**What the task asks**
In this material, which lines include the string "high"? Show them.

**Available data**
▼

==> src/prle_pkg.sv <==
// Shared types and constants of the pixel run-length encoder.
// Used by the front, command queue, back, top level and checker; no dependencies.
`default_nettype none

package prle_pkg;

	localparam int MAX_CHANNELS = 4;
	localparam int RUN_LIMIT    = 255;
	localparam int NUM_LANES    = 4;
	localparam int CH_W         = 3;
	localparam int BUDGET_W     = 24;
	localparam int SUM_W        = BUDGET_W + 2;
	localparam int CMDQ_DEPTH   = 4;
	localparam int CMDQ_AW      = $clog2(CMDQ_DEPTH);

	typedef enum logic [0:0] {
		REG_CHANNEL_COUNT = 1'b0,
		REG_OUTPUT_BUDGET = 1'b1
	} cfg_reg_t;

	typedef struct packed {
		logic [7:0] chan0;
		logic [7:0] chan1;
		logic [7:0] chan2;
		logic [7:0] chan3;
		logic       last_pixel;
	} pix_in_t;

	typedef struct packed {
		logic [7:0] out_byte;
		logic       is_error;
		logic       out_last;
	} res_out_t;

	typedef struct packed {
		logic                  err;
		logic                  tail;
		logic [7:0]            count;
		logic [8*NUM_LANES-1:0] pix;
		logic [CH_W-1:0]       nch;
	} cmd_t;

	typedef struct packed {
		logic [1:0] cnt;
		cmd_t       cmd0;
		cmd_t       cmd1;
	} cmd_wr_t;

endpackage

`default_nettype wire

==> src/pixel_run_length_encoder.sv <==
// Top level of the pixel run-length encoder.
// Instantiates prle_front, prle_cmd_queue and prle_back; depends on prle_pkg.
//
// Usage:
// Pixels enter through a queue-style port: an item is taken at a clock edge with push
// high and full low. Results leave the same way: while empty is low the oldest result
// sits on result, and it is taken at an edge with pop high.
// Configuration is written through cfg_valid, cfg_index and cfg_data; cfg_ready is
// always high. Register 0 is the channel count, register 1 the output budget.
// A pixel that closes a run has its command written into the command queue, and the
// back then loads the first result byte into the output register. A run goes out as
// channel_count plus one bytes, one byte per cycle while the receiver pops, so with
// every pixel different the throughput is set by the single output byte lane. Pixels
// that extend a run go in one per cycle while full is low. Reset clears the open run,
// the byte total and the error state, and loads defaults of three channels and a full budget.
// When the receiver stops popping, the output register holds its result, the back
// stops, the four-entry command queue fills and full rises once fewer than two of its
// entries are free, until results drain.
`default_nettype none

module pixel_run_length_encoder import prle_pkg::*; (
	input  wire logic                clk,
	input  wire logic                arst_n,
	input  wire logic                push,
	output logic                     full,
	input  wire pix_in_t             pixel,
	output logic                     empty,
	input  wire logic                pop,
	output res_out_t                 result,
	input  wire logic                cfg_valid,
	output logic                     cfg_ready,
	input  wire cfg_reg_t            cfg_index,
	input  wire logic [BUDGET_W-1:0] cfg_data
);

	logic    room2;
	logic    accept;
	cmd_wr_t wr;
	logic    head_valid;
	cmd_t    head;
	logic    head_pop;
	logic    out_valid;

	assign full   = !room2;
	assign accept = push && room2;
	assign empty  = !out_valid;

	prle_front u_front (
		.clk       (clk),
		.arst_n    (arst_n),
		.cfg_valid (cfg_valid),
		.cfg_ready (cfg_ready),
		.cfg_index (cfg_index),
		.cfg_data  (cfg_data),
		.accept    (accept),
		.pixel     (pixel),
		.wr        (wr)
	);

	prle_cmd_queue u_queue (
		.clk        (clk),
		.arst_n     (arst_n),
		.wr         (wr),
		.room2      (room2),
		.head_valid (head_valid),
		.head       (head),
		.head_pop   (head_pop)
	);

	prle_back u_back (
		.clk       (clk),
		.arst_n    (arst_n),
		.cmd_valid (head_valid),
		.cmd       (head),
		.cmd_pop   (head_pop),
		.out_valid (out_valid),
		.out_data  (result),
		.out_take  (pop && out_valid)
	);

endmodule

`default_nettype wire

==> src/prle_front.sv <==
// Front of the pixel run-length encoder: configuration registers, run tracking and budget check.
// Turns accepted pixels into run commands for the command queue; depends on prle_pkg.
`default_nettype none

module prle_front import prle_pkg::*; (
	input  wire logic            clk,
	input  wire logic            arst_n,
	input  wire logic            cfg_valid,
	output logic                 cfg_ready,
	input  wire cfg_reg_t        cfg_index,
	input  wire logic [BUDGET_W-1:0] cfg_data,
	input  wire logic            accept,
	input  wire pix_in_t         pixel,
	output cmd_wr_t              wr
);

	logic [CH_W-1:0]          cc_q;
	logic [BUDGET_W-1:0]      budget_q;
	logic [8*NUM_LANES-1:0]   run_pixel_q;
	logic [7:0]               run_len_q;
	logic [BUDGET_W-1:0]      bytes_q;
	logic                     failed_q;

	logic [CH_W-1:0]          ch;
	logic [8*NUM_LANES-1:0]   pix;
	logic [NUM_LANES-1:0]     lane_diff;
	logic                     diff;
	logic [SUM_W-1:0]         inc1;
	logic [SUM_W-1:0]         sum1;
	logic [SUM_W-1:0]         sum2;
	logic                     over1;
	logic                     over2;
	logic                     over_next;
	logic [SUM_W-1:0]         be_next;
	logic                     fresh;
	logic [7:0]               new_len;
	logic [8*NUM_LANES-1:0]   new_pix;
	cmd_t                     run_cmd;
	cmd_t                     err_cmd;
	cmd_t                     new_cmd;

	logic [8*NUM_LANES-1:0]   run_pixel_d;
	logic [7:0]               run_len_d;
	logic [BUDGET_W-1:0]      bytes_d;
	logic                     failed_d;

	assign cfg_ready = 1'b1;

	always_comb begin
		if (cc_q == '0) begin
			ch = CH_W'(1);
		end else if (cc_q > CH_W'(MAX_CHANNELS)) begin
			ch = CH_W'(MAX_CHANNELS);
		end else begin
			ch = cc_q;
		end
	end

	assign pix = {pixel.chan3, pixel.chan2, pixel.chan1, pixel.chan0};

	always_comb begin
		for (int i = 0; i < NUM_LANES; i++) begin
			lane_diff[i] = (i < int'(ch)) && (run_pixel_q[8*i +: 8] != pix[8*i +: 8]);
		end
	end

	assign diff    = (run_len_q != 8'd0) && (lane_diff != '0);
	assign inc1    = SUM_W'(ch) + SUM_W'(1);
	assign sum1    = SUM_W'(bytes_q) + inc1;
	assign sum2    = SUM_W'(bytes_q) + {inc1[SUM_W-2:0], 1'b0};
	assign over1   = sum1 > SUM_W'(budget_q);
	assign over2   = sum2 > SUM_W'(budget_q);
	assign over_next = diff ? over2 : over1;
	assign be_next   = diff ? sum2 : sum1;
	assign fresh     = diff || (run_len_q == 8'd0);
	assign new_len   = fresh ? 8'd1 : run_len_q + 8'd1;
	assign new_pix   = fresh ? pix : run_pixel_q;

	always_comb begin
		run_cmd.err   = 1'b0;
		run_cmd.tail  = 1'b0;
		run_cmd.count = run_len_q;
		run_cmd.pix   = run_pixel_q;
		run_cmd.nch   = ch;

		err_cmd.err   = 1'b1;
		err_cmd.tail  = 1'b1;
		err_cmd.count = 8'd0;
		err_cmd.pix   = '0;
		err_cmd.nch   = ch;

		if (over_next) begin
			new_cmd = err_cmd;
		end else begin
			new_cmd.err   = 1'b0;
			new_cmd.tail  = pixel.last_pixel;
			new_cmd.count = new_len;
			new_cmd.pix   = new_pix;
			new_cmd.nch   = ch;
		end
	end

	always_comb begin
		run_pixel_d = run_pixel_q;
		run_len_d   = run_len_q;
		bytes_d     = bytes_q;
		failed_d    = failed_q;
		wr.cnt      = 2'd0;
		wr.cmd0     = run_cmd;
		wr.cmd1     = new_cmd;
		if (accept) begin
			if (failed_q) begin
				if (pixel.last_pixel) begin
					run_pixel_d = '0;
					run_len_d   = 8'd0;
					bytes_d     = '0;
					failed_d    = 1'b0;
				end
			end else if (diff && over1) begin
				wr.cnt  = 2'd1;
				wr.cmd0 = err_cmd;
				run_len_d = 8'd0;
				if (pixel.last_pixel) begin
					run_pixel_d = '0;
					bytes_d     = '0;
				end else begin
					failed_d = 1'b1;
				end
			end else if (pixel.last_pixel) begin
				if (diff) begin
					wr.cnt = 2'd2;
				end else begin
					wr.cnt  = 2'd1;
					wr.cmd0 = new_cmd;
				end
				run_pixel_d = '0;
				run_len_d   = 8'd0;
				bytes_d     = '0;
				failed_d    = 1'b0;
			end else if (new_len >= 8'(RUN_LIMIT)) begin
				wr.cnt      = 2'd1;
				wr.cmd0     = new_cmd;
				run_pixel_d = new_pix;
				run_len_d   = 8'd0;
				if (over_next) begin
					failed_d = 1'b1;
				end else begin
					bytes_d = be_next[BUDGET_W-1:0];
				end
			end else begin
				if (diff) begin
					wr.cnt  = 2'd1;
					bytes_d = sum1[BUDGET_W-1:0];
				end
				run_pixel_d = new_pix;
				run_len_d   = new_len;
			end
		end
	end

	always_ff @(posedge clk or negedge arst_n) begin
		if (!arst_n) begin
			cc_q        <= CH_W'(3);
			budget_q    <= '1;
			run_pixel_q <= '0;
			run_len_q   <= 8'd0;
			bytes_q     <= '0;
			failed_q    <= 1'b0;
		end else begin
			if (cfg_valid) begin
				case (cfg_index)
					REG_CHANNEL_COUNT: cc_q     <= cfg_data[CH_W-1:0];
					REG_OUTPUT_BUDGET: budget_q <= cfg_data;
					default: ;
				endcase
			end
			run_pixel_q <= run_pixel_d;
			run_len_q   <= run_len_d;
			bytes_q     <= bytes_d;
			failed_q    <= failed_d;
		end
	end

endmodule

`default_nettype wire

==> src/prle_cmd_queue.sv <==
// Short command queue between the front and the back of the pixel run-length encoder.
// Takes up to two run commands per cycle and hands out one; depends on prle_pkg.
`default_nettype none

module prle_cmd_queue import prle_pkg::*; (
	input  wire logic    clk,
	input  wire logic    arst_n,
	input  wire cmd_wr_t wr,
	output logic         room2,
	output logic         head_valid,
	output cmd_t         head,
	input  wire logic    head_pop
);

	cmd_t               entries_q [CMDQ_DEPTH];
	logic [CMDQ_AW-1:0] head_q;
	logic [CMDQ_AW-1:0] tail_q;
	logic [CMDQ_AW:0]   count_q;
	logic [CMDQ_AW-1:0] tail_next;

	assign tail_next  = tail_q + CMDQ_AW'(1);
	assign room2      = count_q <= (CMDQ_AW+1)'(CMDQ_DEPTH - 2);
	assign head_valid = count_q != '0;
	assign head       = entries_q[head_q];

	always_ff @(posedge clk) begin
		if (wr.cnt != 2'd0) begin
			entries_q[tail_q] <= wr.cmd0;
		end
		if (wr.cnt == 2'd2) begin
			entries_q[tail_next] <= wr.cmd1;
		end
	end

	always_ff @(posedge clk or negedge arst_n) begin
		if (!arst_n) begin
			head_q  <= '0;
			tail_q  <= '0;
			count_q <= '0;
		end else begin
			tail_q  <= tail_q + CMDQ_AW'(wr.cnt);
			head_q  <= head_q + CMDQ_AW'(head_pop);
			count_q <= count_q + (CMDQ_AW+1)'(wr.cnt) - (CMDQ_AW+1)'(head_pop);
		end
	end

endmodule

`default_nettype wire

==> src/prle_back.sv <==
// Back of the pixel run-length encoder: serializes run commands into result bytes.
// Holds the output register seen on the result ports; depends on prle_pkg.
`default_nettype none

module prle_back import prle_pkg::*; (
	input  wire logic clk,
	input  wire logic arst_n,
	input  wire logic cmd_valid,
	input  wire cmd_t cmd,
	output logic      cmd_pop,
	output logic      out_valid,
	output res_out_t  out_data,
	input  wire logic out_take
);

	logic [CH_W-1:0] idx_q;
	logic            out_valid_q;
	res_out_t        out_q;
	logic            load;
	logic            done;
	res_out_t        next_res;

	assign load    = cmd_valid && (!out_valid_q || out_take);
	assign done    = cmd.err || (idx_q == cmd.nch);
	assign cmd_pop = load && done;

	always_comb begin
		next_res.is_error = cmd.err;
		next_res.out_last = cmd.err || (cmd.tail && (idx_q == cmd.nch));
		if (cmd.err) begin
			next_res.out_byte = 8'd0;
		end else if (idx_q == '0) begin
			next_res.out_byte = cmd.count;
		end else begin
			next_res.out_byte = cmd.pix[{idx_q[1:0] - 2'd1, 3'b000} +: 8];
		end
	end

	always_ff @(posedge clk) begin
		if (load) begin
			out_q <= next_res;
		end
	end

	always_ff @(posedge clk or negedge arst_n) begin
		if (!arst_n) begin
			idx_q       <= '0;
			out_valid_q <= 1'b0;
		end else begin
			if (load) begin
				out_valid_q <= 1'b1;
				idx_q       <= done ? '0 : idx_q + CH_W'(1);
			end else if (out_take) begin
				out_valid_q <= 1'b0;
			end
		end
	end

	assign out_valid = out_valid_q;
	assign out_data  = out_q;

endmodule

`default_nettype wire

▲

**Task answer**
// high and full low. Results leave the same way: while empty is low the oldest result
// sits on result, and it is taken at an edge with pop high.
// always high. Register 0 is the channel count, register 1 the output budget.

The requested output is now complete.